* Problem details *
Gather all lines from the material that contain the word "localparam".

* Data for review *
## config.mk

```make
export PLATFORM = sky130hd
export DESIGN_NAME = pool2x2_stream_flat
export DESIGN_NICKNAME = d
export VERILOG_FILES = /design/src/rtl/pool_pkg.sv /design/src/rtl/pool2x2_stream_if.sv /design/src/rtl/pool_pair_op.sv /design/src/rtl/pool2x2_stream.sv /design/src/flat_wrapper.sv
export SDC_FILE = /design/constraint.sdc
export NUM_CORES = 1
export LEC_CHECK = 0
export BUFFER_PORTS_ARGS = -buffer_cell sky130_fd_sc_hd__buf_4
export CAP_MARGIN = 30
export CORE_MARGIN = 10
export CORE_UTILIZATION = 60
export CTS_BUF_LIST = sky130_fd_sc_hd__clkbuf_8
export CTS_CLUSTER_SIZE = 28
export DETAILED_ROUTE_END_ITERATION = 12
export PLACE_DENSITY = 0.73
export SYNTH_ARGS = -nofsm -noshare
export SYNTH_HDL_FRONTEND = slang
export SYNTH_SLANG_ARGS = --single-unit
```

## constraint.sdc

```tcl
create_clock -name clk -period 8.2 [get_ports clk]
set_input_delay 0 -clock clk [delete_from_list [all_inputs] [get_ports clk]]
set_output_delay 0 -clock clk [all_outputs]
set_load 0.005 [all_outputs]
```
File: config.mk
export PLATFORM = sky130hd
export DESIGN_NAME = ahb_tdes_reg_if
export DESIGN_NICKNAME = d
export VERILOG_FILES = /design/src/rtl/tdes_pkg.sv /design/src/rtl/tdes_result_fifo.sv /design/src/rtl/ahb_tdes_reg_if.sv
export SDC_FILE = /design/constraint.sdc
export NUM_CORES = 1
export LEC_CHECK = 0
export ABC_CLOCK_PERIOD_IN_PS = 22500
export BUFFER_PORTS_ARGS = -buffer_cell sky130_fd_sc_hd__buf_2
export CELL_PAD_IN_SITES_DETAIL_PLACEMENT = 0
export CELL_PAD_IN_SITES_GLOBAL_PLACEMENT = 1
export CORE_AREA = 2 2 209 263
export CTS_CLUSTER_DIAMETER = 30
export DETAILED_ROUTE_END_ITERATION = 6
export DIE_AREA = 0 0 211 265
export PLACE_DENSITY = 0.76
export SLEW_MARGIN = 20
export SYNTH_ARGS = -nofsm -noshare
export SYNTH_HDL_FRONTEND = slang
export SYNTH_SLANG_ARGS = --single-unit
File: constraint.sdc
create_clock -name HCLK -period 22.5 [get_ports HCLK]
set_input_delay 1.125 -clock HCLK [delete_from_list [all_inputs] [get_ports HCLK]]
set_output_delay 1.125 -clock HCLK [all_outputs]
set_load 0.05 [all_outputs]
File: src/rtl/tdes_pkg.sv
// Register map, default window base and STATUS bit layout shared by the
// AHB-Lite 3DES register interface and its result FIFO.
package tdes_pkg;

    typedef enum logic [3:0] {
        TDES_OFF_CTRL   = 4'd0,
        TDES_OFF_KEY1   = 4'd1,
        TDES_OFF_KEY2   = 4'd2,
        TDES_OFF_KEY3   = 4'd3,
        TDES_OFF_DIN    = 4'd4,
        TDES_OFF_DOUT   = 4'd5,
        TDES_OFF_STATUS = 4'd6
    } tdes_off_e;

    localparam logic [31:0] TDES_BASE_ADDR = 32'hAAAAAAA0;

    // STATUS = {out_count, in_pending, key_err, out_underflow, out_overflow, in_overflow}
    localparam int TDES_ST_IN_OVF   = 0;
    localparam int TDES_ST_OUT_OVF  = 1;
    localparam int TDES_ST_OUT_UNF  = 2;
    localparam int TDES_ST_KEY_ERR  = 3;
    localparam int TDES_ST_IN_PEND  = 4;
    localparam int TDES_ST_OUT_CNT  = 5;

endpackage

* Exercise answer *
    localparam logic [31:0] TDES_BASE_ADDR = 32'hAAAAAAA0;
    localparam int TDES_ST_IN_OVF   = 0;
    localparam int TDES_ST_OUT_OVF  = 1;
    localparam int TDES_ST_OUT_UNF  = 2;
    localparam int TDES_ST_KEY_ERR  = 3;
    localparam int TDES_ST_IN_PEND  = 4;
    localparam int TDES_ST_OUT_CNT  = 5;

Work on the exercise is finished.